Week 11 Notes – Classification, ROC, and Decision Thresholds

Published

November 17, 2025

Key Concepts Learned

Logistic regression produces probabilities, not discrete categories.
Classification requires choosing a decision threshold to turn probabilities into yes/no predictions.
Confusion matrices summarize four types of outcomes: true positives, false positives, true negatives, and false negatives.
Performance metrics—accuracy, sensitivity, specificity, precision, recall, F1—capture different aspects of model quality.
ROC curves show tradeoffs between sensitivity and specificity across all possible thresholds.
AUC measures overall model discrimination independent of a specific threshold.
Base rates and class imbalance can distort accuracy and require alternative evaluation metrics.
Choosing a threshold is a policy decision, not a statistical one, because different types of errors have different real-world costs.

How to determine the “best” threshold when costs of errors are not explicitly quantified.
Interpreting ROC curves beyond simply preferring higher AUC.
Evaluating how different thresholds affect resource allocation and public service delivery.
Translating statistical performance into operational decisions.

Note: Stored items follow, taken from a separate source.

==> src/rtl/imem_loader_pkg.sv <==
// rtl/imem_loader_pkg.sv - shared types and constants for the instruction-memory loader
package imem_loader_pkg;

   typedef enum logic [2:0] {
      S_HDR0,
      S_HDR1,
      S_DATA,
      S_FLUSH,
      S_RUN,
      S_ERR
   } state_t;

   localparam int HDR_BYTES  = 2;
   localparam int WORD_BYTES = 4;

   // A program larger than the memory is rejected; exactly full is allowed.
   function automatic logic too_many_words(input logic [15:0] n, input int addr_w);
      return {16'd0, n} > (32'd1 << addr_w);
   endfunction

endpackage

==> src/rtl/imem_loader_byte_packer.sv <==
// rtl/imem_loader_byte_packer.sv - assembles little-endian 32-bit words from a byte stream
module byte_packer
   import imem_loader_pkg::*;
(
   input  logic        clk,
   input  logic        rst,
   input  logic        en,
   input  logic [7:0]  data,
   output logic        word_end,
   output logic        word_valid,
   output logic [31:0] word
);

   logic [23:0] shift;
   logic [1:0]  cnt;

   assign word_end = (cnt == 2'(WORD_BYTES - 1));

   // The assembled word lives in its own register so it stays put while the next word shifts in.
   always_ff @(posedge clk) begin
      if (rst) begin
         shift      <= '0;
         cnt        <= '0;
         word_valid <= 1'b0;
         word       <= '0;
      end else begin
         word_valid <= 1'b0;
         if (en) begin
            if (word_end) begin
               word       <= {data, shift};
               word_valid <= 1'b1;
               cnt        <= '0;
            end else begin
               shift <= {data, shift[23:8]};
               cnt   <= cnt + 2'd1;
            end
         end
      end
   end

endmodule

==> src/rtl/imem_loader.sv <==
// rtl/imem_loader.sv - boot loader: byte stream to instruction memory, holds the core in reset until loaded
module imem_loader
   import imem_loader_pkg::*;
#(
   parameter int ADDR_W = 7
) (
   input  logic              clk,
   input  logic              rst,
   input  logic              in_valid,
   input  logic [7:0]        in_data,
   output logic              in_ready,
   output logic              wr_en,
   output logic [ADDR_W-1:0] wr_addr,
   output logic [31:0]       wr_data,
   output logic              cpu_rst,
   output logic              done,
   output logic              err
);

   localparam int CNT_W = ADDR_W + 1;

   state_t            state;
   logic [7:0]        n_lo;
   logic [CNT_W-1:0]  n_words;
   logic [CNT_W-1:0]  word_cnt;
   logic [15:0]       n_hdr;
   logic              accept;
   logic              pack_en;
   logic              word_end;

   assign accept  = in_valid && in_ready;
   assign pack_en = accept && (state == S_DATA);
   assign n_hdr   = {in_data, n_lo};

   byte_packer u_packer (
      .clk        (clk),
      .rst        (rst),
      .en         (pack_en),
      .data       (in_data),
      .word_end   (word_end),
      .word_valid (wr_en),
      .word       (wr_data)
   );

   always_ff @(posedge clk) begin
      if (rst) begin
         state    <= S_HDR0;
         in_ready <= 1'b1;
         cpu_rst  <= 1'b1;
         done     <= 1'b0;
         err      <= 1'b0;
         n_lo     <= '0;
         n_words  <= '0;
         word_cnt <= '0;
         wr_addr  <= '0;
      end else begin
         if (wr_en)
            wr_addr <= wr_addr + 1'b1;
         case (state)
            S_HDR0: begin
               if (accept) begin
                  n_lo  <= in_data;
                  state <= S_HDR1;
               end
            end
            S_HDR1: begin
               if (accept) begin
                  if (n_hdr == '0) begin
                     state    <= S_RUN;
                     in_ready <= 1'b0;
                     cpu_rst  <= 1'b0;
                     done     <= 1'b1;
                  end else if (too_many_words(n_hdr, ADDR_W)) begin
                     state    <= S_ERR;
                     in_ready <= 1'b0;
                     err      <= 1'b1;
                  end else begin
                     n_words <= CNT_W'(n_hdr);
                     state   <= S_DATA;
                  end
               end
            end
            S_DATA: begin
               if (pack_en && word_end) begin
                  word_cnt <= word_cnt + 1'b1;
                  // Last byte of the program: stop accepting while the final write drains.
                  if (word_cnt == n_words - 1'b1) begin
                     state    <= S_FLUSH;
                     in_ready <= 1'b0;
                  end
               end
            end
            S_FLUSH: begin
               state   <= S_RUN;
               cpu_rst <= 1'b0;
               done    <= 1'b1;
            end
            S_RUN, S_ERR: begin
            end
            default: state <= S_HDR0;
         endcase
      end
   end

endmodule

==> config.mk <==
export PLATFORM = sky130hd
export DESIGN_NAME = imem_loader
export DESIGN_NICKNAME = d
export VERILOG_FILES = /design/src/rtl/imem_loader_pkg.sv /design/src/rtl/imem_loader_byte_packer.sv /design/src/rtl/imem_loader.sv
export SDC_FILE = /design/constraint.sdc
export NUM_CORES = 1
export LEC_CHECK = 0
export ABC_AREA = 1
export ABC_CLOCK_PERIOD_IN_PS = 1550
export BUFFER_PORTS_ARGS = -buffer_cell sky130_fd_sc_hd__buf_4
export CAP_MARGIN = 20
export CELL_PAD_IN_SITES_DETAIL_PLACEMENT = 0
export CELL_PAD_IN_SITES_GLOBAL_PLACEMENT = 1
export CORE_AREA = 5 5 111 113
export DETAILED_ROUTE_END_ITERATION = 12
export DIE_AREA = 0 0 116 118
export PLACE_DENSITY_LB_ADDON = 0.15
export SYNTH_ARGS = -nofsm -noshare
export SYNTH_HDL_FRONTEND = slang
export SYNTH_SLANG_ARGS = --single-unit
==> constraint.sdc <==
create_clock -name clk -period 1.55 [get_ports clk]
set_input_delay 0.2325 -clock clk [delete_from_list [all_inputs] [get_ports clk]]
set_output_delay 0.2325 -clock clk [all_outputs]
set_load 0.03 [all_outputs]
==> results by group <==
Run status
  • Status: finished with violations
  • Violations in the final reports: negative setup slack

Layout
  • Layout net count: 647
  • Layout cell share with drive strength beyond 1: 27.94%
  • Commonest cells after routing, fill and taps aside: sky130_fd_sc_hd__nor2_1 (115), sky130_fd_sc_hd__buf_4 (93), sky130_fd_sc_hd__dfxtp_1 (87)
  • Final-layout fill cell count: 1125
  • Most frequent standard cell in the layout excluding fill and tap cells: sky130_fd_sc_hd__nor2_1
  • Diodes inserted: 0
  • Fraction of the core area covered by cells at the end of the flow: 47.50%
  • Growth of design area from synthesis to finish: 32.25%

STA
  • Skew final: 0.005712 ns
  • Final setup margin: -0.05730 ns
  • Number of endpoints failing setup at the final stage: 4
  • Unrepaired setup endpoints after global routing: yes
  • Worst slew margin relative to its limit: 74.83%
  • Worst Tran Pin Value: 0.3775 ns
  • Final Hold Violating Endpoints: 0
  • Final-report max-slew violation count: 0
  • Summed negative setup slack over all endpoints: -0.1779 ns
  • Maximum clock frequency: 0.6222 GHz
  • Final period util: 103.7%
  • Min cycle time layout: 1.607 ns

Routing
  • Routed vias: 3714
  • Detailed-route wire length: 10190 um
  • Detail-routed net length per standard cell: 13.06 um
  • Starting DRC count in detailed routing: 148
  • Vias per std cell: 4.762
  • Antenna violation net count after detailed routing: 0
  • Detailed Routing Iterations Pass 1: 4
  • Count of unresolved DRC violations after routing: 0

Critical path
  • Number of cells traversed by the worst register-to-register path: 12
  • Max FO, Critical Path: 5
  • Most numerous cell on the critical path: sky130_fd_sc_hd__nand2_1
  • Biggest cell delay along the critical path: 0.34 ns
  • Crit Path Class: reg -> reg
  • Arrival @ worst endpoint: 1.84 ns
  • Beginning of the worst register-to-register path: n_words[0]$_SDFFE_PP0P_
  • Number of buffers and inverters on the critical path: 1
  • Slowest library cell on the worst path: sky130_fd_sc_hd__dfxtp_2
  • Top delay family on crit path: simple AND/OR/NAND/NOR gates
  • Capture point of the worst reg-to-reg path: in_ready$_SDFFE_PP1P_
  • Kind of start point of the critical path: flop
  • Critical Path End Type: flop
  • Required @ worst endpoint: 1.79 ns
  • Setup slack of the most critical reg-to-reg path: -0.06 ns
  • Cell-by-cell trace of the critical path: inv_2 -> ha_4 -> xor2_1 -> nand3_1 -> nor2_1 -> nand2_1 -> nor2_1 -> nand2_2 -> nand2_4 -> nand3_2 -> nand2_1 -> nand2_1

Floorplan
  • Initial core utilization: 35.92%
  • Area of the die: 13690 um^2
  • Std-Cell Rows: 39
  • IO Pins: 55
  • Core area: 11220 um^2
  • Die outline height: 118 um
  • Chip width: 116 um

Power and ir drop
  • Total chip power: 6.167 mW
  • Leakage: 2.424 nW
  • Power density over cell area: 1157 nW/um^2
  • Max rail drop VDD: 0.6277 mV

CTS
  • CTS tree: built
  • Number of hold-repair buffers added at the cts stage: 0
  • Worst-Skew Late Latency: 0.35 ns
  • CTS Root Cell: sky130_fd_sc_hd__clkbuf_16
  • Clock sinks: 97
  • Number of CTS-inserted buffers: 9
  • Clock transition time at the flip-flop clock pins of the worst setup and hold paths: 0.07 ns
  • Maximum buffer depth of the clock tree: 2
  • H-tree depth: 3

Synthesis
  • Cell count after synthesis: 546
  • Distinct cell type count after synthesis: 34
  • Post-Synthesis Cell Area: 4031 um^2
  • Syn_nets: 561
  • Total number of yosys warnings: 0
  • Post-Syn Area per Cell: 7.383 um^2
  • Flip-flop and latch count after synthesis: 97
  • Proportion of synthesized chip area in sequential cells: 48.17%

Placement
  • HPWL reported at the end of detailed placement: 7197 um
  • Placer's final routability congestion estimate: 0.8698
  • Number of buffers inserted by port buffering: 54

Global routing
  • GRT met3 Usage: 4.473%
  • Overall fraction of global-route tracks in use: 15.67%
  • Number of antenna violations at the first check in global routing: 0
  • Busiest grt layer: met2
  • Wire length of the first global-routing pass: 17260 um
  • Routing usage on met2: 25.72%
  • Fraction of met1 tracks used by global routing: 19.64%
  • Number of global-route vias before repair: 3577
  • GR Overflow Total: 0
  • Maximum number of pins on one net before global-route repair: 51

Worst hold path
  • Hold path depth: 4
  • Hold Crit Start: in_data[0]
  • Path class of the lowest-slack min-delay path: in -> reg
  • Endpoint of the worst hold path: u_packer.word[24]$_SDFFE_PP0P_

Flow run
  • Number of max-capacitance violations reported: 0
## synthesized netlist by cell type, drive strengths merged
cell / n / area, um^2
o21ai: 62 / 314.0
buf: 9 / 68.81
nand3b: 2 / 15.01
nand2: 89 / 354.1
nor4: 1 / 6.260
a21oi: 47 / 239.0
a31oi: 2 / 12.51
nand3: 40 / 200.2
nor3: 9 / 82.58
or2: 1 / 6.260
xnor2: 1 / 8.760
nor3b: 2 / 20.02
nand4: 1 / 6.260
clkinv: 2 / 7.510
xor2: 2 / 17.52
inv: 36 / 137.6
ha: 4 / 50.05
nor2: 123 / 483.0
clkbuf: 16 / 60.06
dfxtp: 97 / 1942
## what timing repair did
item,4_1_cts,5_1_grt
pin swaps,13,19
hold endpoints to repair,0,0
buffers inserted,4,2
resized for setup,23,45
cloned,0,1
endpoints found under the setup margin,13,26
## power breakdown
| part | internal (mW) | total, mW | switching [mW] |
|---|---|---|---|
| sequential | 2.68 | 2.83 | 0.152 |
| combinational | 0.525 | 1.23 | 0.706 |
| clock | 1.11 | 2.10 | 0.991 |
## kinds of logic (layout without fill, tap and decap cells)
family          Yosys count  count (layout)  share of synthesized area (%)
compound gates          111             111                          14.03
flops                    97              97                          48.17
xor+xnor                  3               3                         0.6519
buf+inv                  63             153                          6.797
simple gates            268             269                          29.11
fa+ha+maj                 4               4                          1.242
## metrics by stage
step / instance area (um^2) / instances / setup slack [ns] / hold WS [ns]
global placement: 4808 / 757 / -0.07452 / 0.4397
finish: 5331 / 780 / -0.05730 / 0.2395
CTS: 5184 / 777 / -0.05546 / 0.2248
floorplan: 4035 / 546 / 0.01440 / 0.3674
global route: 5331 / 780 / -0.1609 / 0.2395
detailed placement: 4808 / 757 / -0.1549 / 0.4368
## worst max-delay path by stage
stage / startpoint / to / slack [ns] / cells past startpoint
floorplan: n_words[0]$_SDFFE_PP0P_ / in_ready$_SDFFE_PP1P_ / 0.01 / 12
global placement: in_data[4] / n_words[0]$_SDFFE_PP0P_ / -0.07 / 9
detailed placement: n_words[0]$_SDFFE_PP0P_ / in_ready$_SDFFE_PP1P_ / -0.15 / 15
CTS: n_words[0]$_SDFFE_PP0P_ / in_ready$_SDFFE_PP1P_ / -0.06 / 12
global route: n_words[2]$_SDFFE_PP0P_ / in_ready$_SDFFE_PP1P_ / -0.16 / 12
finish: n_words[0]$_SDFFE_PP0P_ / in_ready$_SDFFE_PP1P_ / -0.06 / 12
## per-layer routing
| layer | share of wire [%] | vias to the layer above |
|---|---|---|
| li1 | - | 1945 |
| met1 | 45 | 1705 |
| met2 | 49 | 50 |
| met3 | 3.5 | 14 |
| met4 | 1.7 | 0 |
| met5 | 0 | - |
## worst min-delay path: stages
cell	delay, ns
sky130_fd_sc_hd__buf_4	0.09
sky130_fd_sc_hd__buf_4	0.11
sky130_fd_sc_hd__nor2_1	0.04
sky130_fd_sc_hd__nor2_1	0.08
## final cells by class
class	instances	area [um^2]	share of cell area [%]
sequential	97	1954	36.66
multi-input combinational	387	1987	37.27
timing repair buffer	99	783.3	14.69
clock buffer	10	229.0	4.295
tap	143	178.9	3.356
clock inverter	6	51.30	0.9622
inverter	38	147.6	2.769
## flip-flops by register name, indices dropped and copies added (netlist names)
| name | count |
|---|---|
| u_packer.shift | 24 |
| cpu_rst | 1 |
| state | 3 |
| done | 1 |
| n_lo | 8 |
| wr_addr | 7 |
| word_cnt | 8 |
| err | 1 |
| u_packer.cnt | 2 |
| u_packer.word_valid | 1 |
| in_ready | 1 |
| u_packer.word | 32 |
| n_words | 8 |
Power figures use the tool's default switching activity.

Threshold choices determine who gets flagged for inspection, services, enforcement, or support.
False positives and false negatives often have asymmetric consequences, requiring careful balancing.
AUC helps compare models, but policymakers must define acceptable tradeoffs.
Classification systems can influence equity outcomes depending on how errors impact different communities.

This week emphasized that prediction is only the first step; decisions require judgment.
ROC analysis clarified that a single model can support many policy goals depending on the threshold.
I will pay more attention to documenting error tradeoffs and aligning threshold selection with policy priorities in future work.